2205年の付喪神事情

狸本丸怪談、付喪神も時代それぞれ。

この本丸の加州清光が“さにわ”という名の狸の飼い主であるならば、一方の大和守安定は狐の飼育係であった。こんのすけも鳴狐のお供も白山吉光の狐も小狐丸も、ついでに本丸に住み着いた野狐までもが、安定を大親分と崇め奉っている。それがどういう手練によるものなのかは、未だ不明であった。

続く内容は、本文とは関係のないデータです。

**src/rtl/wt_mem_req_arbiter.sv**
```systemverilog
// rtl/wt_mem_req_arbiter.sv - I$/D$ memory request arbiter with outstanding limits
//
// Shares the single memory request channel between the I$ (source 0) and the
// D$ (source 1). A one-entry registered output stage holds the winning request
// until the adapter grants it. Each source may have at most MaxOutstanding
// requests in flight; returns are routed back by their source tag.
//
// Optional build macro: WT_ARB_ICACHE_PRIO_EN
//   defined   - fixed priority, I$ wins when both sources are eligible
//   undefined - round-robin between the two sources
//
// Ports:
//   clk_i, rst_i                 clock, synchronous active-high reset
//   ic_req_i/ic_data_i/ic_ack_o  I$ request, payload, accept pulse
//   dc_req_i/dc_data_i/dc_ack_o  D$ request, payload, accept pulse
//   mem_req_o/mem_data_o/mem_src_o/mem_gnt_i  registered request to adapter
//   rtrn_vld_i/rtrn_src_i        memory return valid and source tag
//   ic_rtrn_vld_o/dc_rtrn_vld_o  routed return pulses
//   err_o                        sticky protocol error (underflow, stray grant)

module wt_mem_req_arbiter #(
    parameter int PayloadWidth   = 128,
    parameter int MaxOutstanding = 4
) (
    input  logic                    clk_i,
    input  logic                    rst_i,
    input  logic                    ic_req_i,
    input  logic [PayloadWidth-1:0] ic_data_i,
    output logic                    ic_ack_o,
    input  logic                    dc_req_i,
    input  logic [PayloadWidth-1:0] dc_data_i,
    output logic                    dc_ack_o,
    output logic                    mem_req_o,
    output logic [PayloadWidth-1:0] mem_data_o,
    output logic                    mem_src_o,
    input  logic                    mem_gnt_i,
    input  logic                    rtrn_vld_i,
    input  logic                    rtrn_src_i,
    output logic                    ic_rtrn_vld_o,
    output logic                    dc_rtrn_vld_o,
    output logic                    err_o
);

    localparam logic [3:0] MaxCnt = 4'(MaxOutstanding);

    typedef enum logic {
        IDLE = 1'b0,
        HOLD = 1'b1
    } state_e;

    state_e                  state_q, state_d;
    logic [PayloadWidth-1:0] mem_data_q;
    logic                    mem_src_q;
    logic [3:0]              ic_cnt_q, dc_cnt_q;
    logic                    err_q;

    logic ic_elig, dc_elig;
    logic both_pick;
    logic accept;
    logic sel_src;
    logic ic_ret, dc_ret;
    logic ic_inc, dc_inc;

    // Return routing is purely combinational and ignores the FSM.
    assign ic_ret        = rtrn_vld_i & ~rtrn_src_i;
    assign dc_ret        = rtrn_vld_i &  rtrn_src_i;
    assign ic_rtrn_vld_o = ic_ret;
    assign dc_rtrn_vld_o = dc_ret;

    assign ic_elig = ic_req_i & (ic_cnt_q < MaxCnt);
    assign dc_elig = dc_req_i & (dc_cnt_q < MaxCnt);

`ifdef WT_ARB_ICACHE_PRIO_EN
    assign both_pick = 1'b0;
`else
    // Round-robin pointer: names the source favoured on the next tie.
    logic rr_q;

    always_ff @(posedge clk_i) begin
        if (rst_i) begin
            rr_q <= 1'b0;
        end else if (accept) begin
            rr_q <= ~sel_src;
        end
    end

    assign both_pick = rr_q;
`endif

    always_comb begin
        state_d  = state_q;
        accept   = 1'b0;
        sel_src  = 1'b0;
        ic_ack_o = 1'b0;
        dc_ack_o = 1'b0;
        unique case (state_q)
            IDLE: begin
                if (ic_elig && dc_elig) begin
                    sel_src = both_pick;
                end else begin
                    sel_src = dc_elig;
                end
                // Acks are suppressed during reset so nothing is accepted
                // that the reset would then discard.
                accept   = (ic_elig | dc_elig) & ~rst_i;
                ic_ack_o = accept & ~sel_src;
                dc_ack_o = accept &  sel_src;
                if (accept) begin
                    state_d = HOLD;
                end
            end
            HOLD: begin
                if (mem_gnt_i) begin
                    state_d = IDLE;
                end
            end
            default: state_d = IDLE;
        endcase
    end

    assign ic_inc = ic_ack_o;
    assign dc_inc = dc_ack_o;

    // Simultaneous accept and return cancel; a return at zero saturates.
    function automatic logic [3:0] cnt_next(logic [3:0] cnt, logic inc, logic dec);
        logic [3:0] res;
        res = cnt;
        case ({inc, dec})
            2'b10:   res = cnt + 4'd1;
            2'b01:   res = (cnt == 4'd0) ? cnt : cnt - 4'd1;
            default: res = cnt;
        endcase
        return res;
    endfunction

    always_ff @(posedge clk_i) begin
        if (rst_i) begin
            state_q    <= IDLE;
            mem_data_q <= '0;
            mem_src_q  <= 1'b0;
            ic_cnt_q   <= 4'd0;
            dc_cnt_q   <= 4'd0;
            err_q      <= 1'b0;
        end else begin
            state_q <= state_d;
            if (accept) begin
                mem_data_q <= sel_src ? dc_data_i : ic_data_i;
                mem_src_q  <= sel_src;
            end
            ic_cnt_q <= cnt_next(ic_cnt_q, ic_inc, ic_ret);
            dc_cnt_q <= cnt_next(dc_cnt_q, dc_inc, dc_ret);
            if ((ic_ret && ic_cnt_q == 4'd0) ||
                (dc_ret && dc_cnt_q == 4'd0) ||
                (state_q == IDLE && mem_gnt_i)) begin
                err_q <= 1'b1;
            end
        end
    end

    assign mem_req_o  = (state_q == HOLD);
    assign mem_data_o = mem_data_q;
    assign mem_src_o  = mem_src_q;
    assign err_o      = err_q;

endmodule
```
**config.mk**
```make
export PLATFORM = sky130hd
export DESIGN_NAME = wt_mem_req_arbiter
export DESIGN_NICKNAME = d
export VERILOG_FILES = /design/src/rtl/wt_mem_req_arbiter.sv
export SDC_FILE = /design/constraint.sdc
export NUM_CORES = 1
export LEC_CHECK = 0
export ABC_AREA = 1
export CORE_AREA = 2 2 156 158
export CTS_BUF_LIST = sky130_fd_sc_hd__clkbuf_8
export CTS_CLUSTER_DIAMETER = 50
export CTS_CLUSTER_SIZE = 24
export DETAILED_ROUTE_END_ITERATION = 7
export DIE_AREA = 0 0 158 160
export GPL_ROUTABILITY_DRIVEN = 1
export PLACE_DENSITY = 0.6
export SLEW_MARGIN = 20
export SYNTH_ARGS = -nofsm -noshare
export SYNTH_HDL_FRONTEND = slang
export SYNTH_SLANG_ARGS = --single-unit
```
**constraint.sdc**
```tcl
create_clock -name clk_i -period 2.9 [get_ports clk_i]
set_clock_uncertainty 0.1 [all_clocks]
set_input_delay 0.435 -clock clk_i [delete_from_list [all_inputs] [get_ports clk_i]]
set_output_delay 0.435 -clock clk_i [all_outputs]
set_load 0.1 [all_outputs]
```
Word-level counts from Yosys, hierarchy flattened
Cells that the tools add are included.
{ "word_totals": {"elab_cells": 58, "out_inout_bits": 135, "in_bits": 263, "regBits": 140} }
{ "op_classes": {"n_bitwise": 13, "add_sub_neg": 4, "n_reduce_logical": 12, "muxes": 14, "eq_ne": 6, "n_lt_le_gt_ge": 2} }
{ "ops": {"columns": ["op", "n"], "rows": [
  ["$mux W128", 1],
  ["$pmux W4 S2", 2],
  ["$add A4 B1 Y4 const B", 2],
  ["$logic_not A4 Y1", 2],
  ["$lt A4 B3 Y1 const B", 2],
  ["$mux W1", 8],
  ["$mux W4", 2],
  ["$sub A4 B1 Y4 const B", 2],
  ["$and A1 B1 Y1", 7],
  ["$not A1 Y1", 5],
  ["$eq A2 B1 Y1 const B", 2],
  ["$eq A2 B2 Y1 const B", 2],
  ["$logic_and A1 B1 Y1", 4],
  ["$ne A2 B2 Y1 const B", 2],
  ["$reduce_and A2 Y1", 2],
  ["$reduce_bool A2 Y1", 2],
  ["$logic_or A1 B1 Y1", 2],
  ["$pmux W1 S2", 1],
  ["$or A1 B1 Y1", 1]
]} }

Longest topological paths before layout
{ "depth": {"ltp_word": 11, "ltp_mapped": 17, "mapped_depth_nobuf": 17} }

Worst setup path before layout
No wires, ideal clock.
{ "synth_timing": {"kind": "input port to flip-flop", "from": "input port rtrn_src_i", "to": "register ic_cnt_q[3]", "setup_ps": 113, "n_path_buf": 0, "path_slack_ps": 221, "arrival_time_ps": 2466, "t_required_ps": 2687, "cell_stages": 13, "cell_sequence": "or2_2 inv_1 nand2_1 inv_1 ha_1 nand3_1 nand3_1 inv_1 nand2_1 nand2_1 nor2_1 nor2_1 nor2_1"} }
{ "synth_via": {"elab_chain_len": 5, "word_cells_on_any_way": 8, "classes_between": "eq/ne: 3; mux: 1; bitwise: 2; reduce/logical: 2"} }
{ "synth_rtl": {"columns": ["element", "line_no", "rtl"], "rows": [
  ["start, declared", "38", "input logic rtrn_src_i,"],
  ["$not A1 Y1 (*)", "65", "assign ic_ret = rtrn_vld_i & ~rtrn_src_i;"],
  ["$and A1 B1 Y1 (*)", "65", null],
  ["net ic_rtrn_vld_o", "39", "output logic ic_rtrn_vld_o,"],
  ["$eq A2 B1 Y1 / $eq A2 B2 Y1 (equally long branches)", "128", "case ({inc, dec})"],
  ["$ne A2 B2 Y1 (no source line) / $reduce_bool A2 Y1 (equally long branches)", null, null],
  ["$reduce_and A2 Y1 (no source line)", null, null],
  ["end signal, assigned", "150", "ic_cnt_q <= cnt_next(ic_cnt_q, ic_inc, ic_ret);"],
  ["end, declared", "54", "logic [3:0] ic_cnt_q, dc_cnt_q;"]
]} }
Mark *: on every way through the listed nets, which the timed path passes. The rest lies on a longest branch.
A chain may end at the register's enable or synchronous reset.

Final worst setup path
{ "layout_timing": {"from": "input port dc_req_i", "to": "output port dc_ack_o"} }
{ "layout_via": {"elab_chain_len": 6, "word_cells_on_any_way": 8, "classes_between": "mux: 3; bitwise: 4; reduce/logical: 1"} }
{ "layout_rtl": {"columns": ["element", "line_no", "rtl"], "rows": [
  ["start, declared", "30", "input logic dc_req_i,"],
  ["$and A1 B1 Y1 (*)", "71", "assign dc_elig = dc_req_i & (dc_cnt_q < MaxCnt);"],
  ["$logic_and A1 B1 Y1", "98", "if (ic_elig && dc_elig) begin"],
  ["$mux W1", "98", null],
  ["$mux W1", "96", "unique case (state_q)"],
  ["$and A1 B1 Y1 (*)", "107", "dc_ack_o = accept & sel_src;"],
  ["$mux W1 (*)", "96", null],
  ["end, declared", "32", "output logic dc_ack_o,"]
]} }
Mark *: on every way between the ends. The rest lies on a longest branch, timed or not. The select of a mux whose other input is x is not followed.

==> impl_metrics.py <==
metrics = {
    "finish": {
        "layout.cells.non_filler": 1567,
        "synthToLayoutAreaGrowth_pct": 65.4,
        "fin_util_pct": 45.5,
        "n_antenna_cell": 0,
        "finalNetCount": 1500,
        "drive_gt1_share_pct": 23.1,
    },
    "place": {
        "dp_hpwl_um": 17300,
        "post-place-cells": 1536,
        "numPortBuffers": 397,
        "gp_congestion": 0.801,
    },
    "drt": {
        "viasPerCell": 4.50,
        "avgRoutedWirePerCell_um": 15.3,
        "ant_nets": 0,
        "dr_wl_met2_um": 11100,
        "drc": 0,
        "drt_pass1_iterations": 4,
        "via_count": 7045,
        "initialDrtViolationCount": 334,
        "routed_wl_um": 23900,
        "route.met3.wl_um": 2200,
        "top_layer_used": "met4",
        "wl_met1_um": 10000,
    },
    "floorplanning": {
        "ios": 398,
        "die_y_um": 160,
        "fp-row-count": 57,
        "die_area_um2": 25300,
        "initial_core_util_pct": 27.5,
        "core_region_area_um2": 23800,
        "die_w_um": 158,
    },
    "sta": {
        "setup_tns_ns": 0,
        "slew_headroom_pct": 42.3,
        "holdWs_ns": 0.309,
        "worst_slew_pin_slew_ns": 0.866,
        "hold_viol_final": 0,
        "fin_crit_ns": 2.38,
        "finalCritPeriodShare_pct": 82.0,
        "rsz0062_at_grt": "no",
        "clock.fmax_mhz": 421,
        "drv_slew": 0,
        "final-setup-viol-count": 0,
    },
    "pwr": {
        "power_frac_comb_pct": 43.7,
        "p_total_w": 0.00686,
        "leakage_nw": 4.37,
        "p_int_w": 0.00375,
        "seq_power_share_pct": 33.0,
        "ir_worst_vdd_mv": 0.299,
        "switching_share_pct": 45.3,
        "switchingPower_w": 0.00311,
        "clkPwrFrac_pct": 23.3,
        "p_per_area_nw_per_um2": 633,
    },
    "logic_synthesis": {
        "yosysTopAreaCellShare_pct": 42.8,
        "synth-edff-count": 0,
        "synth_cell_type_count": 33,
        "async_flop_share_pct": 0,
        "syn_area_per_cell_um2": 7.66,
        "syn-cell-area_um2": 6550,
        "yosys_warnings": 0,
        "syn_nets": 1124,
        "syn_inst": 855,
        "ys.flop_type": "dfxtp_1",
        "ys_ff_latch": 140,
        "synth_top_cell_by_area": "dfxtp_1",
        "ys_top_cells_by_area": "dfxtp_1 43%, nand2_1 19%, a31oi_2 7.6%, a31oi_1 4.8%, nand2_2 4.1%",
        "synth_seq_area_share_pct": 42.8,
    },
    "critical_path": {
        "crit_path_start_kind": "input pin",
        "arrival_ns": 1.84,
        "worstPathRequired_ns": 2.37,
        "reg2reg_slack_ns": 0.73,
        "crit_type": "input pin to output port",
        "critPathCaptureType": "output port",
        "cp_max_fo": 16,
    },
    "global_route": {
        "track_usage_pct": 18.2,
        "overflow": 0,
        "antenna_found_initial": 0,
        "grt_pass1_wl_um": 36200,
        "grt_max_degree": 64,
        "grt_pass1_vias": 6719,
    },
    "clock_tree": {
        "insertion_delay_ns": 0.44,
        "cts-root-buf": "clkbuf_8",
        "path_clk_slew_ns": 0.08,
        "h-tree-depth": 4,
        "postCtsSetupBuffers": 0,
        "cts_resized": 0,
        "cts_buffers": 17,
        "cts_tree": "done",
        "clockBufferDepth": 2,
        "clock-sinks": 140,
        "cts_hold_buf": 0,
    },
    "min_path": {
        "hold_path.class": "input pin to register",
    },
    "status": {
        "status": "finished clean",
    },
    "job": {
        "cap_violations": 0,
    },
}
## area by class of cell
type	count	area, um^2
flip-flops and latches	140	2800
well taps	324	405
repair buffers	414	3870
multi-input cells	612	3200
inverters	46	176
clock buffers	17	234
clock inverters	14	148
fillers	2422	13000
## cells in the final DEF (no fill, tap or decap), types with 2 or more instances in the layout
cell               n
a21oi_1           13
a31o_1             3
a31o_2             3
a31oi_1           50
a31oi_2           40
buf_12             9
buf_4            144
bufinv_16          2
clkbuf_8          17
clkdlybuf4s50_1  261
clkinvlp_4         6
dfxtp_1          140
fa_1               2
ha_1               4
inv_1             40
inv_2              5
inv_6              4
nand2_1          330
nand2_2           43
nand2_4            3
nand3_1           44
nand4_1            4
nor2_1            23
nor2_2             2
nor2_4             3
o21ai_0           18
o21ai_1           19
or2_2              2
xnor2_1            2
## power by group through the flow
stage / Clock, W / Sequential [W] / Combinational, W
global placement: 0 / 0.00230 / 0.00301
global route: 0.00173 / 0.00229 / 0.00315
detailed placement: 0 / 0.00230 / 0.00301
floorplan: 0 / 0.00373 / 0.000698
finish: 0.00160 / 0.00226 / 0.00300
CTS: 0.00166 / 0.00226 / 0.00302
## state kept, by name, summed over array words and instances (netlist names)
name	cells
both_pick	1
dc_cnt_q	4
err_o	1
ic_cnt_q	4
mem_data_o	128
mem_req_o	1
mem_src_o	1
## kinds of logic (layout without fill, tap and decap cells)
| group | Yosys count | after routing | share of synthesized area, % |
|---|---|---|---|
| and+or+nand+nor | 456 | 456 | 29.9 |
| DFF | 140 | 140 | 42.8 |
| AOI/OAI and AO/OA | 148 | 148 | 17.3 |
| buffers and inverters | 103 | 491 | 8.40 |
| xor gates and xnor gates | 2 | 2 | 0.267 |
| adders and majority gates | 6 | 6 | 1.38 |
## Yosys cell counts (13+ instances only)
| library cell | instances |
|---|---|
| nand2_1 | 330 |
| o21ai_0 | 18 |
| a31oi_2 | 40 |
| nand2_2 | 43 |
| clkbuf_1 | 22 |
| dfxtp_1 | 140 |
| buf_2 | 22 |
| a21oi_1 | 13 |
| inv_1 | 38 |
| nor2_1 | 23 |
| o21ai_1 | 19 |
| nand3_1 | 44 |
| a31oi_1 | 50 |
## metrics by stage
stage          setup slack [ns]  cell area, um^2
2_1_floorplan             0.221             6550
3_3_place_gp              0.356            10500
3_5_place_dp              0.319            10500
4_1_cts                   0.509            10800
5_1_grt                   0.460            10800
6_report                  0.522            10800
## per-layer routing
layer | global-route usage [%] | up-vias
met5 | 0 | -
met4 | 5.81 | 0
met3 | 6.32 | 35
met2 | 30.2 | 281
met1 | 22.1 | 3184
li1 | - | 3545
## worst max-delay path, cell delays in order
cell and delay [ns]:
clkdlybuf4s50_1 0.48, inv_1 0.07, nor2_4 0.12, nand2_4 0.09
inv_2 0.08, nand2_4 0.07, inv_4 0.26, buf_12 0.22
## path summary, 6_finish.rpt
kind	from	end	cells after the start
worst max-delay path	dc_req_i	dc_ack_o	8
worst min-delay path	rst_i	mem_src_o	4
worst max register to register	dc_cnt_q[3]	ic_cnt_q[3]	14
worst min register to register	mem_src_o	mem_src_o	2
(Power assumes the default switching activity.)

狐マスターの安定は、餌に群がる狐どもを見ながら首を傾げた。
……増えてる?」
ひのふのみの……、と指差し数えてみれば、確かに多い。新入りがいれば、頼んでもいないのに必ず安定に面通しが行われるのに。知らないのが二匹ほどいる。
「こんのすけ、説明」
一足先に食べ終えて、一匹優雅に毛繕いをしていたこんのすけは、ハイハイと増えた二匹を前足で指して言う。
「この御二方は違うのです、大和守様。お客様なのです」
こんのすけが語るには、先日の演練会場でさにわが脱走し、たまたま斜向かいの本丸の審神者が捕まえてくれたのだそうだ。
斜向かいって同じ次元だっけ、とは言わないでおく。安定、空気読める刀。
「で、そのご近所さん?がなんなの」
「ご相談を受けまして」
相談と言うのが、この二匹の狐であるらしい。
何を隠そうこの二匹、遡ること二百年前に審神者氏の先祖の家に買われたぬいぐるみであった。その先祖氏はこの二匹のぬいぐるみを大層愛しており、蝶よ花よと大切にしていたと言う。
二匹は子へ、孫へと受け継がれてその結果、
「今代の審神者様の霊力により、ご覧の通りに御立派な付喪神となられたのです」
「ぷぺぎゅっ!」
「ゔぷぺっ!」
なんとも書き記し難い鳴き声をあげて、お利口に座っている二匹。
「こちらの白い御方が怨み狐殿、こちらの黒い御方が悪狐殿でいらっしゃいます」
平成の世から今なお続く、お子様に大人気のゲームのキャラクターでございますね。
「うわぁ、絶対に怒られるやつだ」
その政府から、本丸に視察が入ることになったのだから一大事である。
「視察中にうちで預かることになったわけだ」
「そのとおりでございます!」
なお、あくまでもぬいぐるみの付喪神である。“技”などは使えませんよと言われ、安定は少しばかりがっかりしたのであった。